# pelos morenos / pelo moreno



## Señorita

Se puede decir: <<Las chicas tienen pelos morenos.>>?  O debe ser : <<Las chicas tienen pelo moreno>>?

Gracias


----------



## Papalote

Hola, Señito

Debe decirse  < Las chicas tienen cabello castaño. >

Pelo es generalmente para los animales, aunque al hablar sí decimos pelo.

Moreno es sobretodo para el color de la piel.

Saluditos,

Papalote


----------



## Señorita

Papalote,

Pero mi pregunta es si debe ser plural o singular.  ¿Se puede decir <<Las chicas tienen cabellos castaños>>?


----------



## Kräuter_Fee

Si dices "pelo" sería... "las chicas tienen el pelo castaño/moreno", (recuerda que castaño es color marrón, moreno es más bien negro). En España decimos "pelo" mejor que "cabello" y a tu pregunta, pues es en *singular*.
También lo puedes decir en plural, pero es muy despectivo, si dices "tienes los pelos morenos" estás dando a entender que esa persona está despeinada o tiene el pelo muy descuidado.


----------



## fenixpollo

The rule is the same as in English. Hair (pelo) is singular, because it usually refers to "a head of hair" (cabello).

Esa chica tiene pelo castaño.  
_That girl has brown hair._

Esa chica tiene pelos castaños.  
_That girl has brown hairs._

In a particular context, however, you could say _pelos_. For example, if you wanted to focus on a few hairs on a person's head... 

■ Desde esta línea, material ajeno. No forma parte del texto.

===== config.mk =====
export PLATFORM = sky130hd
export DESIGN_NAME = hdclk_gen
export DESIGN_NICKNAME = d
export VERILOG_FILES = /design/src/rtl/hdclk_pkg.sv /design/src/rtl/hdclk_cfg.sv /design/src/rtl/hdclk_slot_ctr.sv /design/src/rtl/hdclk_slot_dec.sv /design/src/rtl/hdclk_gen.sv
export SDC_FILE = /design/constraint.sdc
export NUM_CORES = 1
export LEC_CHECK = 0
export ABC_AREA = 1
export BUFFER_PORTS_ARGS = -buffer_cell sky130_fd_sc_hd__buf_4
export CORE_ASPECT_RATIO = 1.4
export CORE_UTILIZATION = 64
export DETAILED_ROUTE_END_ITERATION = 6
export GPL_TIMING_DRIVEN = 1
export PLACE_DENSITY = 0.85
export SKIP_LAST_GASP = 1
export SYNTH_ARGS = -nofsm -noshare
export SYNTH_HDL_FRONTEND = slang
export SYNTH_SLANG_ARGS = --single-unit

===== constraint.sdc =====
create_clock -name clk -period 6.79 [get_ports clk]
set_input_delay 0.3395 -clock clk [delete_from_list [all_inputs] [get_ports clk]]
set_output_delay 0.3395 -clock clk [all_outputs]
set_load 0.05 [all_outputs]

===== src/rtl/hdclk_pkg.sv =====
package hdclk_pkg;

  // Map a period code to a cycle count; code 0 stands for the full range.
  function automatic int unsigned code_to_span(int unsigned code, int unsigned full);
    return (code == 0) ? full : code;
  endfunction

endpackage
File: src/rtl/ppx_ecr.sv
module ppx_ecr
    import ppx_pkg::*;
#(
    parameter int DEPTH  = 16,
    parameter int THRESH = 8,
    localparam int CW = $clog2(DEPTH + 1)
) (
    input  logic          clk,
    input  logic          rst,
    input  logic          wr,
    input  logic [7:0]    wdata,
    input  logic          dir_rev,
    input  logic [CW-1:0] cnt,
    input  logic          full,
    input  logic          empty,
    output port_mode_e    mode,
    output logic          svc,
    output logic          flush,
    output ecr_t          value
);

    logic       err_ie_n, dma_en, cond, cond_q;
    port_mode_e new_mode;

    assign new_mode = port_mode_e'(wdata[7:5]);
    assign flush    = wr && (new_mode != mode);
    assign cond     = buf_mode(mode) && !dma_en &&
                      (dir_rev ? (cnt >= CW'(THRESH)) : (cnt <= CW'(DEPTH - THRESH)));

    always_ff @(posedge clk) begin
        if (rst) begin
            mode     <= MODE_STD;
            err_ie_n <= 1'b0;
            dma_en   <= 1'b0;
            svc      <= 1'b0;
            cond_q   <= 1'b0;
        end else begin
            cond_q <= cond;
            if (wr) begin
                mode     <= new_mode;
                err_ie_n <= wdata[4];
                dma_en   <= wdata[3];
            end
            if (cond && !cond_q)   svc <= 1'b1;
            else if (wr && !wdata[2]) svc <= 1'b0;
        end
    end

    always_comb begin
        value.mode     = mode;
        value.err_ie_n = err_ie_n;
        value.dma_en   = dma_en;
        value.svc      = svc;
        value.full     = full;
        value.empty    = empty;
    end

    p_svc_pio_only_r9: assert property (@(posedge clk) disable iff (rst)
        $rose(svc) |-> !$past(dma_en));
    p_full_empty_excl_r4: assert property (@(posedge clk) disable iff (rst)
        !(value.full && value.empty));

endmodule

File: src/rtl/ppx_host_regs.sv
module ppx_host_regs
    import ppx_pkg::*;
#(
    parameter int DEPTH  = 16,
    parameter int THRESH = 8,
    localparam int CW = $clog2(DEPTH + 1)
) (
    input  logic       clk,
    input  logic       rst,
    input  logic [2:0] bus_addr,
    input  logic       bus_wr,
    input  logic       bus_rd,
    input  logic [7:0] bus_wdata,
    output logic [7:0] bus_rdata,
    input  logic [4:0] stat_i,
    input  logic [2:0] cfg_irq_i,
    input  logic [2:0] cfg_dma_i,
    output logic [7:0] pdata_o,
    output logic [5:0] ctrl_o,
    input  logic       cab_pop_i,
    output logic       cab_valid_o,
    output logic [7:0] cab_data_o,
    output logic       cab_cmd_o,
    input  logic       cab_push_i,
    input  logic [7:0] cab_wdata_i,
    output logic       ovf_o,
    output logic       svc_o
);

    reg_sel_e    sel;
    port_mode_e  mode;
    ecr_t        ecr_val;
    fifo_entry_t head, push_entry;
    logic [CW-1:0] cnt;
    logic [7:0]  data_q;
    logic [5:0]  ctrl_q;
    logic        dir_rev, full, empty, flush;
    logic        host_wr_data, host_wr_addr, host_pop, cab_pop, cab_push;
    logic        push, pop, ecr_wr;

    assign sel     = reg_sel_e'(bus_addr);
    assign dir_rev = ctrl_q[5];
    assign ecr_wr  = bus_wr && (sel == SEL_ECR);

    // Window gating by mode and direction
    assign host_wr_data = bus_wr && (sel == SEL_DFIFO) && buf_mode(mode) &&
                          ((mode == MODE_TEST) || !dir_rev);
    assign host_wr_addr = bus_wr && (sel == SEL_AFIFO) && (mode == MODE_ECP) && !dir_rev;
    assign host_pop     = bus_rd && (sel == SEL_DFIFO) &&
                          ((mode == MODE_TEST) || ((mode == MODE_ECP) && dir_rev));
    assign cab_pop      = cab_pop_i && !dir_rev && cable_drain_mode(mode);
    assign cab_push     = cab_push_i && dir_rev && (mode == MODE_ECP);

    assign push = host_wr_data || host_wr_addr || cab_push;
    assign pop  = host_pop || cab_pop;

    always_comb begin
        if (cab_push) begin
            push_entry.is_cmd = 1'b0;
            push_entry.val    = cab_wdata_i;
        end else begin
            push_entry.is_cmd = host_wr_addr;
            push_entry.val    = bus_wdata;
        end
    end

    always_ff @(posedge clk) begin
        if (rst) begin
            data_q <= '0;
            ctrl_q <= '0;
        end else if (bus_wr) begin
            if (sel == SEL_DATA) data_q <= bus_wdata;
            if (sel == SEL_CTRL) ctrl_q <= bus_wdata[5:0];
        end
    end

    ppx_fifo #(.DEPTH(DEPTH)) u_fifo (
        .clk        (clk),
        .rst        (rst),
        .flush      (flush),
        .push       (push),
        .push_entry (push_entry),
        .pop        (pop),
        .head       (head),
        .cnt        (cnt),
        .full       (full),
        .empty      (empty),
        .ovf        (ovf_o)
    );

    ppx_ecr #(.DEPTH(DEPTH), .THRESH(THRESH)) u_ecr (
        .clk     (clk),
        .rst     (rst),
        .wr      (ecr_wr),
        .wdata   (bus_wdata),
        .dir_rev (dir_rev),
        .cnt     (cnt),
        .full    (full),
        .empty   (empty),
        .mode    (mode),
        .svc     (svc_o),
        .flush   (flush),
        .value   (ecr_val)
    );

    always_comb begin
        bus_rdata = '0;
        if (bus_rd) begin
            case (sel)
                SEL_DATA:  bus_rdata = data_q;
                SEL_STAT:  bus_rdata = {stat_i, 3'b000};
                SEL_CTRL:  bus_rdata = {2'b00, ctrl_q};
                SEL_AFIFO: bus_rdata = '0;
                SEL_DFIFO: bus_rdata = (host_pop && !empty) ? head.val : '0;
                SEL_CFGA:  bus_rdata = CFG_A_VALUE;
                SEL_CFGB:  bus_rdata = {2'b00, cfg_irq_i, cfg_dma_i};
                SEL_ECR:   bus_rdata = ecr_val;
                default:   bus_rdata = '0;
            endcase
        end
    end

    assign pdata_o     = data_q;
    assign ctrl_o      = ctrl_q;
    assign cab_valid_o = !empty;
    assign cab_data_o  = head.val;
    assign cab_cmd_o   = head.is_cmd;

    p_empty_read_zero_r6: assert property (@(posedge clk) disable iff (rst)
        (bus_rd && (sel == SEL_DFIFO) && !cab_valid_o) |-> (bus_rdata == 8'h00));
    p_status_low_zero_r2: assert property (@(posedge clk) disable iff (rst)
        (bus_rd && (sel == SEL_STAT)) |-> (bus_rdata[2:0] == 3'b000));
    p_idle_mode_frozen_r12: assert property (@(posedge clk) disable iff (rst)
        (!buf_mode(mode) && !ecr_wr) |=> $stable(cab_valid_o));

endmodule

File: config.mk
export PLATFORM = sky130hd
export DESIGN_NAME = ppx_host_regs
export DESIGN_NICKNAME = d
export VERILOG_FILES = /design/src/rtl/ppx_pkg.sv /design/src/rtl/ppx_fifo.sv /design/src/rtl/ppx_ecr.sv /design/src/rtl/ppx_host_regs.sv
export SDC_FILE = /design/constraint.sdc
export NUM_CORES = 1
export LEC_CHECK = 0
export CAP_MARGIN = 15
export CELL_PAD_IN_SITES_DETAIL_PLACEMENT = 1
export CELL_PAD_IN_SITES_GLOBAL_PLACEMENT = 1
export CORE_ASPECT_RATIO = 1.5
export CORE_MARGIN = 1.5
export CORE_UTILIZATION = 48
export CTS_CLUSTER_SIZE = 30
export DETAILED_ROUTE_END_ITERATION = 16
export PLACE_DENSITY_LB_ADDON = 0.12
export SLEW_MARGIN = 30
export SYNTH_ARGS = -nofsm -noshare
export SYNTH_HDL_FRONTEND = slang
export SYNTH_SLANG_ARGS = --single-unit
export TNS_END_PERCENT = 50
File: constraint.sdc
create_clock -name clk -period 4.1 [get_ports clk]
set_input_delay 0.41 -clock clk [delete_from_list [all_inputs] [get_ports clk]]
set_output_delay 0.41 -clock clk [all_outputs]
set_load 0.05 [all_outputs]
$ cat src/rtl/bsc_pkg.sv
package bsc_pkg;

    typedef enum logic [2:0] {
        ST_IDLE      = 3'd0,
        ST_ADDR_HELD = 3'd1,
        ST_DATA_TAKEN= 3'd2,
        ST_ACKING    = 3'd3,
        ST_WAIT_AS   = 3'd4
    } bsc_state_e;

    localparam int unsigned NUM_DS = 2;

endpackage

$ cat src/rtl/bsc_sync2.sv
module bsc_sync2 #(
    parameter int unsigned WIDTH   = 3,
    parameter logic        RST_VAL = 1'b1
) (
    input  logic             clk,
    input  logic             rst_n,
    input  logic [WIDTH-1:0] d_async,
    output logic [WIDTH-1:0] q_sync
);

    // one independent two-stage chain per line
    for (genvar g = 0; g < WIDTH; g++) begin : g_chain
        logic stage1;
        logic stage2;

        always_ff @(posedge clk or negedge rst_n) begin
            if (!rst_n) begin
                stage1 <= RST_VAL;
                stage2 <= RST_VAL;
            end else begin
                stage1 <= d_async[g];
                stage2 <= stage1;
            end
        end

        assign q_sync[g] = stage2;
    end

endmodule

$ cat src/rtl/bsc_ctrl.sv
module bsc_ctrl
    import bsc_pkg::*;
(
    input  logic              clk,
    input  logic              rst_n,
    input  logic              as_s,      // synchronized address strobe, active low
    input  logic [NUM_DS-1:0] ds_s,      // synchronized data strobes, active low
    output logic              addr_take,
    output logic              data_take,
    output logic              in_idle,
    output logic              wr_valid,
    output logic              ack_n
);

    bsc_state_e state_q;
    bsc_state_e state_d;
    logic       as_prev_q;
    logic       as_fall;
    logic       ds_low;

    assign as_fall = as_prev_q & ~as_s;
    assign ds_low  = ~(&ds_s);

    // state register and edge-detect history
    always_ff @(posedge clk or negedge rst_n) begin
        if (!rst_n) begin
            state_q   <= ST_IDLE;
            as_prev_q <= 1'b1;
        end else begin
            state_q   <= state_d;
            as_prev_q <= as_s;
        end
    end

    // transitions
    always_comb begin
        state_d = state_q;
        unique case (state_q)
            ST_IDLE: begin
                if (as_fall) state_d = ST_ADDR_HELD;
            end
            ST_ADDR_HELD: begin
                if (as_s)        state_d = ST_IDLE;
                else if (ds_low) state_d = ST_DATA_TAKEN;
            end
            ST_DATA_TAKEN: begin
                state_d = ST_ACKING;
            end
            ST_ACKING: begin
                if (!ds_low) state_d = as_s ? ST_IDLE : ST_WAIT_AS;
            end
            ST_WAIT_AS: begin
                if (as_s) state_d = ST_IDLE;
            end
            default: state_d = ST_IDLE;
        endcase
    end

    // outputs
    always_comb begin
        addr_take = 1'b0;
        data_take = 1'b0;
        in_idle   = 1'b0;
        wr_valid  = 1'b0;
        ack_n     = 1'b1;
        unique case (state_q)
            ST_IDLE: begin
                in_idle   = 1'b1;
                addr_take = as_fall;
            end
            ST_ADDR_HELD: begin
                data_take = ~as_s & ds_low;
            end
            ST_DATA_TAKEN: begin
                wr_valid = 1'b1;
            end
            ST_ACKING: begin
                ack_n = 1'b0;
            end
            ST_WAIT_AS: begin
                ack_n = 1'b1;
            end
            default: begin
                in_idle = 1'b0;
            end
        endcase
    end

    // acknowledge follows the write-valid pulse by one clock
    assert_ack_after_valid_R5: assert property (@(posedge clk) disable iff (!rst_n)
        wr_valid |=> !ack_n);

    // acknowledge held while a data strobe is still low
    assert_ack_holds_R5: assert property (@(posedge clk) disable iff (!rst_n)
        (!ack_n && ds_low) |=> !ack_n);

    // the valid pulse lasts a single cycle
    assert_valid_single_R4: assert property (@(posedge clk) disable iff (!rst_n)
        wr_valid |=> !wr_valid);

    // a capture is only reported after a data strobe was seen low
    assert_valid_needs_ds_R3: assert property (@(posedge clk) disable iff (!rst_n)
        wr_valid |-> $past(ds_low));

    // an aborted address phase yields neither valid nor acknowledge
    assert_abort_quiet_R8: assert property (@(posedge clk) disable iff (!rst_n)
        (state_q == ST_ADDR_HELD && as_s) |=> (ack_n && !wr_valid));

endmodule

$ cat src/rtl/bsc_capture.sv
module bsc_capture #(
    parameter int unsigned ADDR_W = 32,
    parameter int unsigned AM_W   = 6,
    parameter int unsigned DATA_W = 32
) (
    input  logic              clk,
    input  logic              rst_n,
    input  logic              addr_take,
    input  logic              data_take,
    input  logic [ADDR_W-1:0] addr_bus,
    input  logic [AM_W-1:0]   am_bus,
    input  logic              lword_n_bus,
    input  logic [DATA_W-1:0] data_bus,
    output logic [ADDR_W-1:0] lat_addr,
    output logic [AM_W-1:0]   lat_am,
    output logic              lat_lword_n,
    output logic [DATA_W-1:0] lat_data
);

    always_ff @(posedge clk or negedge rst_n) begin
        if (!rst_n) begin
            lat_addr    <= '0;
            lat_am      <= '0;
            lat_lword_n <= 1'b1;
        end else if (addr_take) begin
            lat_addr    <= addr_bus;
            lat_am      <= am_bus;
            lat_lword_n <= lword_n_bus;
        end
    end

    always_ff @(posedge clk or negedge rst_n) begin
        if (!rst_n) begin
            lat_data <= '0;
        end else if (data_take) begin
            lat_data <= data_bus;
        end
    end

endmodule

$ cat src/rtl/bus_strobe_capture.sv
module bus_strobe_capture
    import bsc_pkg::*;
#(
    parameter int unsigned ADDR_W = 32,
    parameter int unsigned AM_W   = 6,
    parameter int unsigned DATA_W = 32
) (
    input  logic              clk,
    input  logic              rst_n,
    input  logic              as_n_async,
    input  logic [1:0]        ds_n_async,
    input  logic [ADDR_W-1:0] addr_bus,
    input  logic [AM_W-1:0]   am_bus,
    input  logic              lword_n_bus,
    input  logic [DATA_W-1:0] data_bus,
    output logic              ack_n,
    output logic              wr_valid,
    output logic [ADDR_W-1:0] lat_addr,
    output logic [AM_W-1:0]   lat_am,
    output logic              lat_lword_n,
    output logic [DATA_W-1:0] lat_data
);

    localparam int unsigned STROBES = NUM_DS + 1;

    logic [STROBES-1:0] strobe_s;
    logic               as_s;
    logic [NUM_DS-1:0]  ds_s;
    logic               addr_take;
    logic               data_take;
    logic               in_idle;

    bsc_sync2 #(
        .WIDTH   (STROBES),
        .RST_VAL (1'b1)
    ) sync_i (
        .clk     (clk),
        .rst_n   (rst_n),
        .d_async ({as_n_async, ds_n_async}),
        .q_sync  (strobe_s)
    );

    assign as_s = strobe_s[STROBES-1];
    assign ds_s = strobe_s[NUM_DS-1:0];

    bsc_ctrl ctrl_i (
        .clk       (clk),
        .rst_n     (rst_n),
        .as_s      (as_s),
        .ds_s      (ds_s),
        .addr_take (addr_take),
        .data_take (data_take),
        .in_idle   (in_idle),
        .wr_valid  (wr_valid),
        .ack_n     (ack_n)
    );

    bsc_capture #(
        .ADDR_W (ADDR_W),
        .AM_W   (AM_W),
        .DATA_W (DATA_W)
    ) cap_i (
        .clk         (clk),
        .rst_n       (rst_n),
        .addr_take   (addr_take),
        .data_take   (data_take),
        .addr_bus    (addr_bus),
        .am_bus      (am_bus),
        .lword_n_bus (lword_n_bus),
        .data_bus    (data_bus),
        .lat_addr    (lat_addr),
        .lat_am      (lat_am),
        .lat_lword_n (lat_lword_n),
        .lat_data    (lat_data)
    );

    // latched address frozen whenever the controller is outside IDLE
    assert_addr_frozen_R6: assert property (@(posedge clk) disable iff (!rst_n)
        !in_idle |=> $stable(lat_addr));

    // data register already loaded while the valid pulse is shown
    assert_data_before_valid_R4: assert property (@(posedge clk) disable iff (!rst_n)
        wr_valid |-> $past(data_take));

endmodule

Mi padre tiene pelo canoso/tiene canas.
_My father has grey hair._
(his entire head of hair is grey)

Mi padre tiene pelos canosos unas canas.
_My father has grey hairs._
(he has a few strands of grey hair)

...or if (as Krauter_Fee says) you want to misuse the plural to refer to a head of hair, thereby suggesting that the person's head is just a collection of (nasty) hairs.

Hope this helps.


----------



## esteban

Yes you could sometimes use plural as in:
"Me puso los pelos de punta" for example. A good translation for that expression? Anyone?


----------



## Señorita

But my original question was referring to noun adjective agreement.  When you are talking about more than one perosn having brown hair is it singular or plural?

<<Las chicas tienen pelo moreno>> OR  <<Las chicas tienen pelos morenos>>


----------



## fenixpollo

Señorita said:
			
		

> But my original question was referring to noun adjective agreement. When you are talking about more than one perosn having brown hair is it singular or plural?
> 
> <<Las chicas tienen pelo moreno>> OR <<Las chicas tienen pelos morenos>>


The rule on pluralizing the adjective is this: if the noun is plural, make the adjective plural.  If the word for hair is singular (which it usually is) then make the color of the hair singular.  If the hair is plural, make the color plural.  Since the color describes the hair, not the girls, then it doesn't matter whether one girl or many girls have brown hair... the color will still be singular.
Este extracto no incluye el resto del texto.